Said Ernesto Compatangelo, one of the technology’s developers, in a statement: ”The user signs into a standard camera integrated into a laptop, netbook, smart phone or other portable device such as a tablet. Their signs are immediately translated into text, which can be read by the person they are conversing with …The intent is to develop an application—an ‘app’ in smart phone terms—that is easily accessible and could be used on different devices, including smart phones, laptops, and PCs.”

I have to confess that I have minimal personal experience communicating with the deaf, so it’s hard for me to get my head around how exactly this app would be more effective than, say, using pad and paper to communicate. Would the deaf user have to position the device at a distance, sign, and then hand the device over to his interlocutor for reading? It seems to me that the best way for this app to enable a seamless, Babelfish-like experience would be for the hearing person to have his smart phone loaded with the app, have his camera trained on the person who is signing, and furthermore have headphones immediately rendering the text into speech. Technabling, for now, appears to be focusing on the gesture recognition tech, and is less concerned with exactly how the tech would be implemented in app form.

Setting aside the exact manner of implementation, there are actually other, less intuitive reasons to get excited about such an app. One of the coolest things about the app is that it would let users create their own private, or semi-private, languages. Writes Technabling:

“This means that any signer can create her/his own set of signs and … and associate to them their own words and concepts. In this way, signers can bridge the current communication gap with the wider community around them, being able to use whatever jargon they need in whatever situation they may find themselves (e.g., in education, in training, at work, at home, on the go).”

In other words, say you’re hard of hearing, and you’re also extremely interested in computer science. Plenty of new jargon and terminology is constantly emerging in computer science, but American Sign Language is unlikely to keep up with all that jargon. You could use the app to invent signs to express these bits of jargon, saving you the trouble of having to spell out every word letter by letter.

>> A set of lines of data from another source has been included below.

File: config.mk
export PLATFORM = sky130hd
export DESIGN_NAME = effe_top
export DESIGN_NICKNAME = d
export VERILOG_FILES = /design/src/effe_crc8.v /design/src/effe_top.v
export VERILOG_INCLUDE_DIRS = /design/src /design/src/src
export SDC_FILE = /design/constraint.sdc
export NUM_CORES = 1
export LEC_CHECK = 0
export ABC_CLOCK_PERIOD_IN_PS = 5800
export BUFFER_PORTS_ARGS = -buffer_cell sky130_fd_sc_hd__buf_2
export CORE_MARGIN = 1.5
export CORE_UTILIZATION = 45
export DETAILED_ROUTE_END_ITERATION = 8
export GPL_TIMING_DRIVEN = 0
export SLEW_MARGIN = 30
export SYNTH_ARGS = -nofsm -noshare
export SYNTH_HDL_FRONTEND = slang
export SYNTH_HIERARCHICAL = 1
export SYNTH_SLANG_ARGS = --single-unit
export TNS_END_PERCENT = 10
File: constraint.sdc
create_clock -name clk -period 5.8 [get_ports clk]
set_input_delay 0.58 -clock clk [delete_from_list [all_inputs] [get_ports clk]]
set_output_delay 0.58 -clock clk [all_outputs]
set_load 0.01 [all_outputs]
File: src/effe_map.vh
// Constants for the Ethernet frame format engine
`ifndef EFFE_MAP_VH
`define EFFE_MAP_VH

// Register byte offsets
`define EFFE_OFS_CFG      8'h00
`define EFFE_OFS_STATUS   8'h04
`define EFFE_OFS_RXFRAMES 8'h08
`define EFFE_OFS_RXBAD    8'h0C

// Configuration fields
`define EFFE_CFG_TX_FCS_USER 0
`define EFFE_CFG_RX_FCS_PASS 1
`define EFFE_CFG_LEN_CHECK   2
`define EFFE_CFG_JUMBO       3
`define EFFE_CFG_RESET       4'h0

// Status fields
`define EFFE_ST_BAD      0
`define EFFE_ST_FCS_ERR  1
`define EFFE_ST_RUNT     2
`define EFFE_ST_OVERSIZE 3
`define EFFE_ST_LEN_ERR  4
`define EFFE_ST_MCAST    5
`define EFFE_ST_BCAST    6
`define EFFE_ST_VLAN     7
`define EFFE_ST_PAUSE    8
`define EFFE_ST_TYPE     9

// Framing values
`define EFFE_PREAMBLE     8'h55
`define EFFE_SFD          8'hD5
`define EFFE_PRE_LAST     4'h6
`define EFFE_TYPE_MIN     16'h0600
`define EFFE_VLAN_TYPE    16'h8100
`define EFFE_PAUSE_TYPE   16'h8808
`define EFFE_MIN_FRAME    16'h0040
`define EFFE_MIN_NOFCS    16'h003C
`define EFFE_MAX_FRAME    16'h05EE
`define EFFE_MAX_VLAN     16'h05F2
`define EFFE_HDR_FCS      16'h0012
`define EFFE_HDR_LEN      16'h000E
`define EFFE_MIN_DATA     16'h002E
`define EFFE_CRC_INIT     32'hFFFF_FFFF
`define EFFE_CRC_RESIDUE  32'hDEBB_20E3
`define EFFE_CRC_POLY     32'hEDB8_8320

`endif

File: src/effe_crc8.v
// Byte-wide CRC-32 update, reflected form
`timescale 1ns/10ps
`include "effe_map.vh"

module effe_crc8 (
    input  wire [31:0] crc_in,
    input  wire [7:0]  data,
    output reg  [31:0] crc_out
);

    integer i;

    // LSB of each byte enters first, matching wire order
    always @* begin
        crc_out = crc_in;
        for (i = 0; i < 8; i = i + 1) begin
            if (crc_out[0] ^ data[i]) begin
                crc_out = (crc_out >> 1) ^ `EFFE_CRC_POLY;
            end else begin
                crc_out = crc_out >> 1;
            end
        end
    end

endmodule
===== config.mk =====
export PLATFORM = sky130hd
export DESIGN_NAME = ddr_input_gearing_fifo
export DESIGN_NICKNAME = d
export VERILOG_FILES = /design/src/ddr_input_gearing_fifo.v
export VERILOG_INCLUDE_DIRS = /design/src
export SDC_FILE = /design/constraint.sdc
export NUM_CORES = 1
export LEC_CHECK = 0
export BUFFER_PORTS_ARGS = -buffer_cell sky130_fd_sc_hd__buf_2
export CORE_MARGIN = 5
export CORE_UTILIZATION = 53
export DETAILED_ROUTE_END_ITERATION = 16
export MAX_ROUTING_LAYER = met4
export PLACE_DENSITY = 0.71
export SYNTH_ARGS = -nofsm -noshare
export SYNTH_HDL_FRONTEND = slang
export SYNTH_SLANG_ARGS = --single-unit

===== constraint.sdc =====
create_clock -name clk_in -period 3.5 [get_ports clk_in]
set_clock_uncertainty 0.2 [all_clocks]
set_input_delay 0.525 -clock clk_in [delete_from_list [all_inputs] [get_ports clk_in]]
set_output_delay 0.525 -clock clk_in [all_outputs]
set_load 0.03 [all_outputs]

The scientists also see a possible application that doesn’t involve being deaf or hard of hearing at all. They think that people with “reduced mobility and speech difficulties due to ill health or accidents” might also use the technology to issue commands to smart appliances around the house, “using a simple but effective set of hand gestures tailored to their physical capabilities.” In other words, the app might eventually become something like a much smarter version of those clap-on-clap-off lights whose commercials were a parody staple on playgrounds some 30 years ago.